It’s another glorious Spring Break for yours portly, which means it’s time to whip out some classic tales of ghostly spookiness. This week I’m working my way through Chilling Ghost Stories, edited by Stefan Dziemianowicz, published in March 2020. It’s a collection that was clearly compiled for the bargain section at Barnes & Nobles, with a list price of just $10 for 471 pages of medium-sized print chills (I picked it up for $8 plus tax thanks to my handy Educator’s Discount card). The stories were written from 1893 to 1929, with today’s selection, Henry S. Whitehead‘s “Black Tancrède,” being the latest.
“Black Tancrède” was first published in Weird Tales in 1929, and is one of several stories inspired by Whitehead’s time serving as the Episcopal Archdeacon for the Virgin Islands from 1921-1929. The story’s narrator is Gerald Canevin, who serves as a sort of stand-in for the real-life Whitehead. The story takes place at a luxury hotel on the islands, where Canevin is living with a visiting cousin. The cousin’s mother and sister come down for a visit, and report a strange knocking every morning at 4 AM on their door.

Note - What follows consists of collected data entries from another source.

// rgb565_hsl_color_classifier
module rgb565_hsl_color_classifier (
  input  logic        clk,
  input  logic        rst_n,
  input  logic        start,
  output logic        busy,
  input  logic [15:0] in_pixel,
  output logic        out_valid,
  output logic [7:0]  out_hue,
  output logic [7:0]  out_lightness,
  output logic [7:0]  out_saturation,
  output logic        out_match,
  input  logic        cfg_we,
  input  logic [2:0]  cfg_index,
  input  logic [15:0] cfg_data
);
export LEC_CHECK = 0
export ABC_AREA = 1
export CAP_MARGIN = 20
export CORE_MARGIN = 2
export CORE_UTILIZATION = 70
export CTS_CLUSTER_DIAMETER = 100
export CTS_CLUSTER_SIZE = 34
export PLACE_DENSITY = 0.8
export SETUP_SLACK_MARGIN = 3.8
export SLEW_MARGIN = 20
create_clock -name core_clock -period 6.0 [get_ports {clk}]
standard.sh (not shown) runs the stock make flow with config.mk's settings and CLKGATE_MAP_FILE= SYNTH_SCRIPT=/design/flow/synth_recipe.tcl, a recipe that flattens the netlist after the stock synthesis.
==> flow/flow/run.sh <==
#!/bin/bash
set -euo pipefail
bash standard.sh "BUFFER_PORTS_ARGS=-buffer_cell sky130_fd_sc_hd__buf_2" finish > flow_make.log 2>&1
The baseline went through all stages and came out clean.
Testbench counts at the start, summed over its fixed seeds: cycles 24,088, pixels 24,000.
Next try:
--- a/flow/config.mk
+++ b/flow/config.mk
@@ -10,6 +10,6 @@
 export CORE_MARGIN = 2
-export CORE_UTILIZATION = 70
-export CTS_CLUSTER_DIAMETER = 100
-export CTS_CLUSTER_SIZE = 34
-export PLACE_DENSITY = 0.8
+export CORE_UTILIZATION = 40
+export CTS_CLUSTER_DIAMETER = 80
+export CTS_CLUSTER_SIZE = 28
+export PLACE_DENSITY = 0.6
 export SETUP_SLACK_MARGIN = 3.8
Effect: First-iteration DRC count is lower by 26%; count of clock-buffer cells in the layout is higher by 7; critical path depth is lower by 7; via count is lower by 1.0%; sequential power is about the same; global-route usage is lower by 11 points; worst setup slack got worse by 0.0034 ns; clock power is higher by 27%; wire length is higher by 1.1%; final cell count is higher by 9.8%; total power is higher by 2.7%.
This design comes from an exercise in tuning for small area, a short achievable clock period and few clock cycles per item on the open sky130 flow, not from production work. At most, simulation tests tie the RTL to the original design; equivalence was not proved. Power is estimated from default activity; no workload was simulated.

==> xenon: inputs <==
## csa_multiplier
module csa_multiplier (
    input  logic        clk,
    input  logic        rst_n,
    input  logic        in_valid,
    input  logic [15:0] x,
    input  logic [15:0] y,
    output logic        out_valid,
    output logic [31:0] product
);
clock: 6.5 ns
lec_check: 0
cap_margin: 20
core_margin: 2
core_utilization: 40
slew_margin: 20
run.sh (not shown) runs the stock make flow with config.mk's settings and CLKGATE_MAP_FILE= SYNTH_SCRIPT=/design/flow/synth_recipe.tcl, a recipe that flattens the netlist after the stock synthesis.
==> tundra: changes against xenon <==
--- a/flow/config.mk
+++ b/flow/config.mk
@@ -7,2 +7,3 @@
 export LEC_CHECK = 0
+export ABC_CLOCK_PERIOD_IN_PS = 3500
 export CAP_MARGIN = 20
@@ -10,2 +11,3 @@
 export CORE_UTILIZATION = 40
+export SETUP_SLACK_MARGIN = 3.0
 export SLEW_MARGIN = 20
==> qor summary <==
| item | tundra | xenon |
|---|---|---|
| Run status | complete, no violations | complete, no violations |
| Growth of design area from synthesis to finish | 30.1% | 13.1% |
| Switching power total | 0.00202 W | 0.00181 W |
| Wirelength, routed | 25800 um | 22800 um |
| Fraction of layout cells with a size suffix above 1 | 0.330 | 0.0357 |
| Total power divided by cell area | 364 nW/um^2 | 391 nW/um^2 |
| Area of combinational cells with multiple inputs | 7480 um^2 | 6920 um^2 |
| Fraction of area in multi-input gates | 0.591 | 0.629 |
| Relative area of clock buffers and inverters in the final design | 0.0236 | 0.0288 |
| Dpl cells | 1344 | 1346 |
| GR Layer Usage met1 | 0.296 | 0.280 |
| GR Util met2 | 0.328 | 0.298 |
| Sw Ratio | 0.439 | 0.421 |
| Max VDD drop | 0.199 mV | 0.242 mV |
| Setup fix buffers added after clock tree synthesis | 106 | 0 |
| DR WL met3 | 1970 um | 1520 um |
| Non-clock buffers | 191 | 69 |
| Vias in the first global route | 7669 | 6980 |
| Largest stage delay on the critical path | 0.37 ns | 0.55 ns |
| Leak pwr | 5.81 nW | 5.17 nW |
| Tightest Pin Transition | 0.552 ns | 0.778 ns |
| Drt wl/cell | 17.4 um | 16.8 um |
| Worst setup margin | 2.56 ns | 1.91 ns |
| Worst Skew | 0.00945 ns | 0.0103 ns |
| Number of design-rule violations left by the first detailed-router iteration | 376 | 373 |
| Post-route cell area | 12600 um^2 | 11000 um^2 |
| Slew margin rel. | 0.632 | 0.481 |
Function was not checked in any run of this note: the RTL went through the layout flow alone.

* * *

==> trial 31 <==
csa_multiplier, a different RTL version from the one above (not shown whole).
Settings: LEC_CHECK=0, CAP_MARGIN=20, CORE_MARGIN=2, CORE_UTILIZATION=40, CTS_CLUSTER_DIAMETER=80, CTS_CLUSTER_SIZE=24, SETUP_SLACK_MARGIN=4.3, SLEW_MARGIN=20; clock period 6.5 ns.
standard.sh (not shown) runs the stock make flow with config.mk's settings and CLKGATE_MAP_FILE= SYNTH_SCRIPT=/design/flow/synth_recipe.tcl, a recipe that flattens the netlist after the stock synthesis.
==> flow/flow/run.sh <==
#!/bin/bash
# Own layout flow: the standard layout with two changes.
# 1. Synthesis: Yosys's synth runs with -noabc, so its early "abc -fast" pass
#    does not re-map the hand-written full/half adders before extract_fa maps
#    them to the library's fa/ha cells (no inverters between adders).
# 2. Port buffers: buffer_ports still gives every input and output port a
#    buffer, but uses the plain buffer named below instead of the delay cell
#    it picks by default.
# Everything else is the standard flow (standard.sh, ORFS make targets).
set -euo pipefail
here=$(pwd)
sed 's/yosys synth -nofsm -noshare /yosys synth -nofsm -noshare -noabc /' synth_recipe.tcl > noabc_synth.tcl
grep -q -- "-noabc" noabc_synth.tcl
export BUFFER_PORTS_ARGS="-buffer_cell sky130_fd_sc_hd__buf_1"
bash standard.sh SYNTH_SCRIPT="$here/noabc_synth.tcl" finish > "$here/flow_make.log" 2>&1
==> trial 4: changes against trial 31 <==
SETUP_SLACK_MARGIN = 4.0   (was 4.3)
==> flow_metrics.env <==
export IMPL_p_switching_mw=2.14
export IMPL_grt_use_met1_pct=23.7
export IMPL_reg2regPathDepth=10
export IMPL_fin_crit_ns=2.30
export IMPL_gr_usage_met2_pct=25.5
export IMPL_final_cells=1345
export IMPL_status="no timing/DRC/antenna violations"
export IMPL_holdCritStartpoint="t1_c3_0"
export IMPL_fin_worst_skew_ns=0.0219
export IMPL_cp_common_cell="o31ai_4"
export IMPL_maxSlewHeadroom_pct=59.0
export IMPL_hpwl_um=16000
(the above is from trial 31)
Source: an optimization exercise on an open RTL-to-GDS flow (aim: small area, a short achievable clock period and few clock cycles per item). Production flows keep margins and buffers that such runs may drop. Function was not checked in any run shown here: the RTL went through the layout flow alone.

--- flow/run.sh ---
#!/bin/bash
# synth_recipe.tcl (not shown) runs the flow's synth.tcl, then flattens the netlist and writes it again
# the make line also repeats each setting of config.mk as NAME=value (left out here)
make -C /OpenROAD-flow-scripts/flow DESIGN_CONFIG=/design/flow/config.mk WORK_HOME=/design/flow/orfs CLKGATE_MAP_FILE= SYNTH_SCRIPT=/design/flow/synth_recipe.tcl finish
--- flow/config.mk ---
export PLATFORM = sky130hd
export DESIGN_NAME = softsign_activation_top
export DESIGN_NICKNAME = softsign_activation_top
export VERILOG_FILES = /design/flow/design.v
export SDC_FILE = /design/flow/constraint.sdc
export NUM_CORES = 4
export LEC_CHECK = 0
export CAP_MARGIN = 20
export CORE_MARGIN = 2
export CORE_UTILIZATION = 40
export SLEW_MARGIN = 20
--- flow/constraint.sdc ---
create_clock -name core_clock -period 6.5 [get_ports {clk}]
set_input_delay 1.3000 -clock core_clock [delete_from_list [all_inputs] [get_ports {clk}]]
set_output_delay 1.3000 -clock core_clock [all_outputs]
set_load 0.01 [all_outputs]
Background: an optimization exercise with open tools, aiming at small area and a short achievable clock period. Do not read the settings as production practice.
Function was checked by simulation only, so behaviour that the tests miss may differ from the original.
Power and IR drop assume default switching activity.

`design/flow/design.v`:
```
module ms_oai22 #(parameter int W = 1) (
  input  logic [W-1:0] a1, a2, b1, b2,
  output logic [W-1:0] y
);
  assign y = ~((a1 | a2) & (b1 | b2));
endmodule
module ms_aoi22 #(parameter int W = 1) (
  input  logic [W-1:0] a1, a2, b1, b2,
  output logic [W-1:0] y
);
  assign y = ~((a1 & a2) | (b1 & b2));
endmodule
module ms_rd_join (
  input  logic [10:0] p,
  input  logic [5:0]  n,
  output logic        t0, t1
);
  logic [5:0] q;
  logic [2:0] m;
  logic [1:0] r;
  for (genvar i = 0; i < 5; i++) begin : g_q
    ms_nor2 u_q (.a(p[2*i]), .b(p[2*i+1]), .y(q[i]));
  end
  ms_nor2 u_q5 (.a(p[10]), .b(1'b0), .y(q[5]));
  for (genvar i = 0; i < 3; i++) begin : g_m
    ms_nand2 u_m (.a(n[2*i]), .b(n[2*i+1]), .y(m[i]));
  end
  ms_nand3 u_r0 (.a(q[0]), .b(q[1]), .c(q[2]), .y(r[0]));
  ms_nand3 u_r1 (.a(q[3]), .b(q[4]), .c(q[5]), .y(r[1]));
  ms_nor3  u_t0 (.a(r[0]), .b(r[1]), .c(m[0]), .y(t0));
  ms_nor2  u_t1 (.a(m[1]), .b(m[2]), .y(t1));
endmodule
module ms_nand2 (
  input  logic a, b,
  output logic y
);
  assign y = ~(a & b);
endmodule
module ms_nand3 (
  input  logic a, b, c,
  output logic y
);
  assign y = ~(a & b & c);
endmodule
module ms_nor3 (
  input  logic a, b, c,
  output logic y
);
  assign y = ~(a | b | c);
endmodule
module ms_or2 (
  input  logic a, b,
  output logic y
);
  assign y = a | b;
endmodule
module ms_nor2 (
  input  logic a, b,
  output logic y
);
  assign y = ~(a | b);
endmodule
module mem_slave #(
  parameter int unsigned WIDTH       = 16,
  parameter int unsigned DEPTH       = 64,
  parameter int unsigned ADDR_WIDTH  = $clog2(DEPTH),
  parameter int unsigned WAIT_CYCLES = 2
) (
  input  logic                  clk,
  input  logic                  res,
  input  logic                  bus_wr_rd,
  input  logic [ADDR_WIDTH-1:0] bus_addr,
  input  logic [WIDTH-1:0]      bus_wdata,
  input  logic                  bus_valid,
  output logic                  bus_ready,
  output logic [WIDTH-1:0]      bus_rdata,
  output logic                  bus_rdata_vld
);
  localparam int N6 = 10;   
  logic             ready_q, w1_q, w2_q, rq1_q, rq2_q, pend_q;
  logic             rdt_q, rdb_q;
  logic [5:0]       ph6_q;       
  logic [3:0]       ph4_q;
  logic             we_q;
  logic [N6:0]      rsel_q;      
  logic [5:0]       p6_q;        
  logic [3:0]       p4_q;        
  logic [3:0]       tsel_q;      
  logic [1:0]       smatch_q;    
  logic [WIDTH-1:0] wdata_q;
  logic [WIDTH-1:0] rdbuf_q;
  logic [WIDTH-1:0] rdata_q;
  logic             rdata_vld_q;
  logic [WIDTH-1:0] m6_q [N6][6];
  logic [WIDTH-1:0] m4_q [4];
  logic             accept;
  logic [2:0]       h, l;
  logic             is4_d;
  logic [N6:0]      rdec;
  logic [5:0]       oh6;
  logic [3:0]       oh4;
  logic [5:0]       p6_d;
  logic [3:0]       p4_d;
  logic [WIDTH-1:0] rd_word;
  logic [WIDTH-1:0] rt0, rt1;
  logic             pos_odd;
  assign accept = ready_q && bus_valid;
  logic [WIDTH-1:0] wdata_n;
  assign wdata_n = ~wdata_q;
  assign h     = bus_addr[5:3];
  assign l     = bus_addr[2:0];
  assign is4_d = l[2] && l[1] && h[2] && h[1];
  always_comb begin
    for (int r = 0; r < 8; r++) rdec[r] = (h == 3'(r)) && !(l[2] && l[1]);
    rdec[8]  = l[2] && l[1] && !l[0] && !(h[2] && h[1]);
    rdec[9]  = l[2] && l[1] &&  l[0] && !(h[2] && h[1]);
    rdec[10] = is4_d;
  end
  always_comb begin
    for (int o = 0; o < 6; o++) oh6[o] = (l == 3'(o)) || (l[2] && l[1] && h == 3'(o));
    for (int o = 0; o < 4; o++) oh4[o] = is4_d && l[0] == o[1] && h[0] == o[0];
  end
  always_comb begin
    for (int k = 0; k < 6; k++) begin
      p6_d[k] = 1'b0;
      for (int o = 0; o < 6; o++) p6_d[k] = p6_d[k] | (oh6[o] && ph6_q[(k - o + 11) % 6]);
      if (!ready_q) p6_d[k] = p6_q[(k + 5) % 6];
    end
    for (int k = 0; k < 4; k++) begin
      p4_d[k] = 1'b0;
      for (int o = 0; o < 4; o++) p4_d[k] = p4_d[k] | (oh4[o] && ph4_q[(k - o + 7) % 4]);
      if (!ready_q) p4_d[k] = p4_q[(k + 3) % 4];
    end
  end
  assign pos_odd = p6_d[1] || p6_d[3] || p6_d[5] || p4_d[1] || p4_d[3];
  logic [N6:0]      s0, ns0;
  logic [N6-1:0]    s1, ns1, s2;
  logic             s3;
  always_comb begin
    for (int r = 0; r <= N6; r++) s0[r] = rsel_q[r] && tsel_q[0];
    for (int r = 0; r < N6; r++) begin
      s1[r] = rsel_q[r] && tsel_q[1];
      s2[r] = rsel_q[r] && tsel_q[2];
    end
    s3  = tsel_q[3];
    ns0 = ~s0;
    ns1 = ~s1;
  end
  logic [WIDTH-1:0] pp [11];
  logic [WIDTH-1:0] nn [6];
  for (genvar i = 0; i < 5; i++) begin : g_rd
    ms_oai22 #(.W(WIDTH)) u_g0 (
      .a1(m6_q[2*i][0]), .a2({WIDTH{ns0[2*i]}}),
      .b1(m6_q[2*i+1][0]), .b2({WIDTH{ns0[2*i+1]}}), .y(pp[i]));
    ms_oai22 #(.W(WIDTH)) u_g1 (
      .a1(m6_q[2*i][2]), .a2({WIDTH{ns1[2*i]}}),
      .b1(m6_q[2*i+1][2]), .b2({WIDTH{ns1[2*i+1]}}), .y(pp[5+i]));
    ms_aoi22 #(.W(WIDTH)) u_g2 (
      .a1(m6_q[2*i][4]), .a2({WIDTH{s2[2*i]}}),
      .b1(m6_q[2*i+1][4]), .b2({WIDTH{s2[2*i+1]}}), .y(nn[i]));
  end
  assign pp[10] = ~(m4_q[0] | {WIDTH{ns0[N6]}});
  assign nn[5]  = ~(m4_q[2] & {WIDTH{s3}});
  for (genvar b = 0; b < WIDTH; b++) begin : g_join
    logic [10:0] pb;
    logic [5:0]  nb;
    for (genvar i = 0; i < 11; i++) begin : g_p
      assign pb[i] = pp[i][b];
    end
    for (genvar i = 0; i < 6; i++) begin : g_n
      assign nb[i] = nn[i][b];
    end
    ms_rd_join u_join (.p(pb), .n(nb), .t0(rt0[b]), .t1(rt1[b]));
  end
  assign rd_word = ~(rt0 & rt1);
  always_ff @(posedge clk) begin
    if (res) begin
      ready_q     <= 1'b0;
      w1_q        <= 1'b0;
      w2_q        <= 1'b0;
      pend_q      <= 1'b0;
      rdt_q       <= 1'b0;
      rdb_q       <= 1'b0;
      ph6_q       <= 6'd1;
      ph4_q       <= 4'd1;
      rdata_q     <= '0;
      rdata_vld_q <= 1'b0;
    end else begin
      ready_q     <= !accept && !w1_q;
      w1_q        <= accept;
      w2_q        <= w1_q;
      pend_q      <= (accept && bus_wr_rd) || (we_q && (w1_q || w2_q));
      rdt_q       <= w1_q && !we_q && !pos_odd;
      rdb_q       <= w1_q && !we_q && pos_odd;
      ph6_q       <= {ph6_q[4:0], ph6_q[5]};
      ph4_q       <= {ph4_q[2:0], ph4_q[3]};
      rdata_vld_q <= w2_q && !we_q;
      if (rdt_q) rdata_q <= rd_word;
      else if (rdb_q) rdata_q <= rdbuf_q;
    end
    rq1_q <= res;
    rq2_q <= rq1_q;
  end
  always_ff @(posedge clk) begin
    if (ready_q) begin
      we_q    <= bus_wr_rd;
      rsel_q  <= rdec;
        wdata_q <= bus_wdata;
    end
    p6_q        <= p6_d;
    p4_q        <= p4_d;
    tsel_q      <= {p4_d[1] || p4_d[2], p6_d[3] || p6_d[4], p6_d[1] || p6_d[2],
                    p6_d[5] || p6_d[0] || p4_d[0] || p4_d[3]};
    smatch_q[0] <= p6_d[5] || p4_d[3];
    smatch_q[1] <= p6_d[2] || p4_d[1];
    rdbuf_q <= rd_word;
  end
  logic [N6:0] wr0, wr1, q0, q1, nwr0, nwr1, sel0, keep0, ws1, wk1;
  always_comb begin
    for (int r = 0; r <= N6; r++) begin
      wr0[r]  = pend_q && rsel_q[r] && smatch_q[0];
      wr1[r]  = pend_q && rsel_q[r] && smatch_q[1];
      q0[r]   = rq1_q || rq2_q || wr0[r];
      q1[r]   = rq1_q || rq2_q || wr1[r];
    end
    nwr0 = ~wr0;
    nwr1 = ~wr1;
  end
  for (genvar r = 0; r <= N6; r++) begin : g_ws
    ms_nor2 u_sel0  (.a(res), .b(nwr0[r]), .y(sel0[r]));
    ms_nor2 u_keep0 (.a(res), .b(q0[r]),   .y(keep0[r]));
    ms_or2  u_ws1   (.a(res), .b(q1[r]),   .y(ws1[r]));
    ms_or2  u_wk1   (.a(res), .b(nwr1[r]), .y(wk1[r]));
  end
  logic [WIDTH-1:0] d6s0 [N6];
  logic [WIDTH-1:0] d6s1 [N6];
  logic [WIDTH-1:0] d4s0, d4s1;
  for (genvar r = 0; r < N6; r++) begin : g_slot
    ms_aoi22 #(.W(WIDTH)) u_s0 (
      .a1(m6_q[r][5]), .a2({WIDTH{keep0[r]}}), .b1(wdata_q), .b2({WIDTH{sel0[r]}}), .y(d6s0[r]));
    ms_oai22 #(.W(WIDTH)) u_s1 (
      .a1(m6_q[r][2]), .a2({WIDTH{ws1[r]}}), .b1(wdata_n), .b2({WIDTH{wk1[r]}}), .y(d6s1[r]));
  end
  ms_aoi22 #(.W(WIDTH)) u_s40 (
    .a1(m4_q[3]), .a2({WIDTH{keep0[N6]}}), .b1(wdata_q), .b2({WIDTH{sel0[N6]}}), .y(d4s0));
  ms_oai22 #(.W(WIDTH)) u_s41 (
    .a1(m4_q[1]), .a2({WIDTH{ws1[N6]}}), .b1(wdata_n), .b2({WIDTH{wk1[N6]}}), .y(d4s1));
  always_ff @(posedge clk) begin
    for (int r = 0; r < N6; r++) begin
      m6_q[r][0] <= d6s0[r];
      m6_q[r][1] <= m6_q[r][0];
      m6_q[r][2] <= m6_q[r][1];
      m6_q[r][3] <= d6s1[r];
      m6_q[r][4] <= m6_q[r][3];
      m6_q[r][5] <= m6_q[r][4];
    end
    m4_q[0] <= d4s0;
    m4_q[1] <= m4_q[0];
    m4_q[2] <= d4s1;
    m4_q[3] <= m4_q[2];
  end
  assign bus_ready     = ready_q;
  assign bus_rdata     = rdata_q;
  assign bus_rdata_vld = rdata_vld_q;
endmodule
```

Near the end of Canevin and his cousin’s time on the island, they agree to take residence in the knocking room to open up their accommodations for a large family moving in. One morning, upon rising exceptionally early to prepare to attend a 5 AM church service followed by a long day of writing, Canevin hears the legendary 4 AM knock, and discovers a grotesque, five-legged tarantula or land crab scuttling down the hallway.
The hand belongs to a legendary slave rebel, Black Tancrède, who was once imprisoned in the very room of the hotel that his hand haunts each morning. Upon his execution, BT cursed three men, two of whom died mysteriously and suddenly. The third, having escaped to Europe, evaded the hand’s vengeance, and it continues to roams the hotel at night, returning to the former room of the governor who had him put to death.
“Black Tancrède” was not particularly frightening, but its discussion of the various mystical, magical, and supernatural traditions of various African tribes blending together in the Caribbean makes for an interesting bit of folklore. The rather practical way in which Canevin dealt with the hand—he tosses it into the cooking fire of the hotel’s kitchen, and pays the head cook five francs for her trouble—is almost humorous. While the hand apparently has sinister intent, it never harms anyone other than the two cursed men (it is implied), both of whom had died a couple of centuries earlier.
The setting of a ghostly tale in the blistering white sunshine of the Caribbean is interesting, and I would like to read more of Whitehead’s works. The strange blending of various African superstitions also added an exotic, intriguing element to the story, although the mysterious “tarantula” was easy to figure out. The idea of a disembodied hand exacting revenge is terrifying; one that merely knocks on one’s door at an inconvenient hour is a bit disturbing, but mostly just annoying (although if I saw a hand walking around, I wouldn’t be as cool-headed as Canevin in handling it).
Whitehead was apparently good friend’s with H.P. Lovecraft, and this story more properly falls into the “weird fiction” category than the “ghost story” one, but there is much overlap between the genres. For an unusual read, I’d recommend checking out “Black Tancrède.”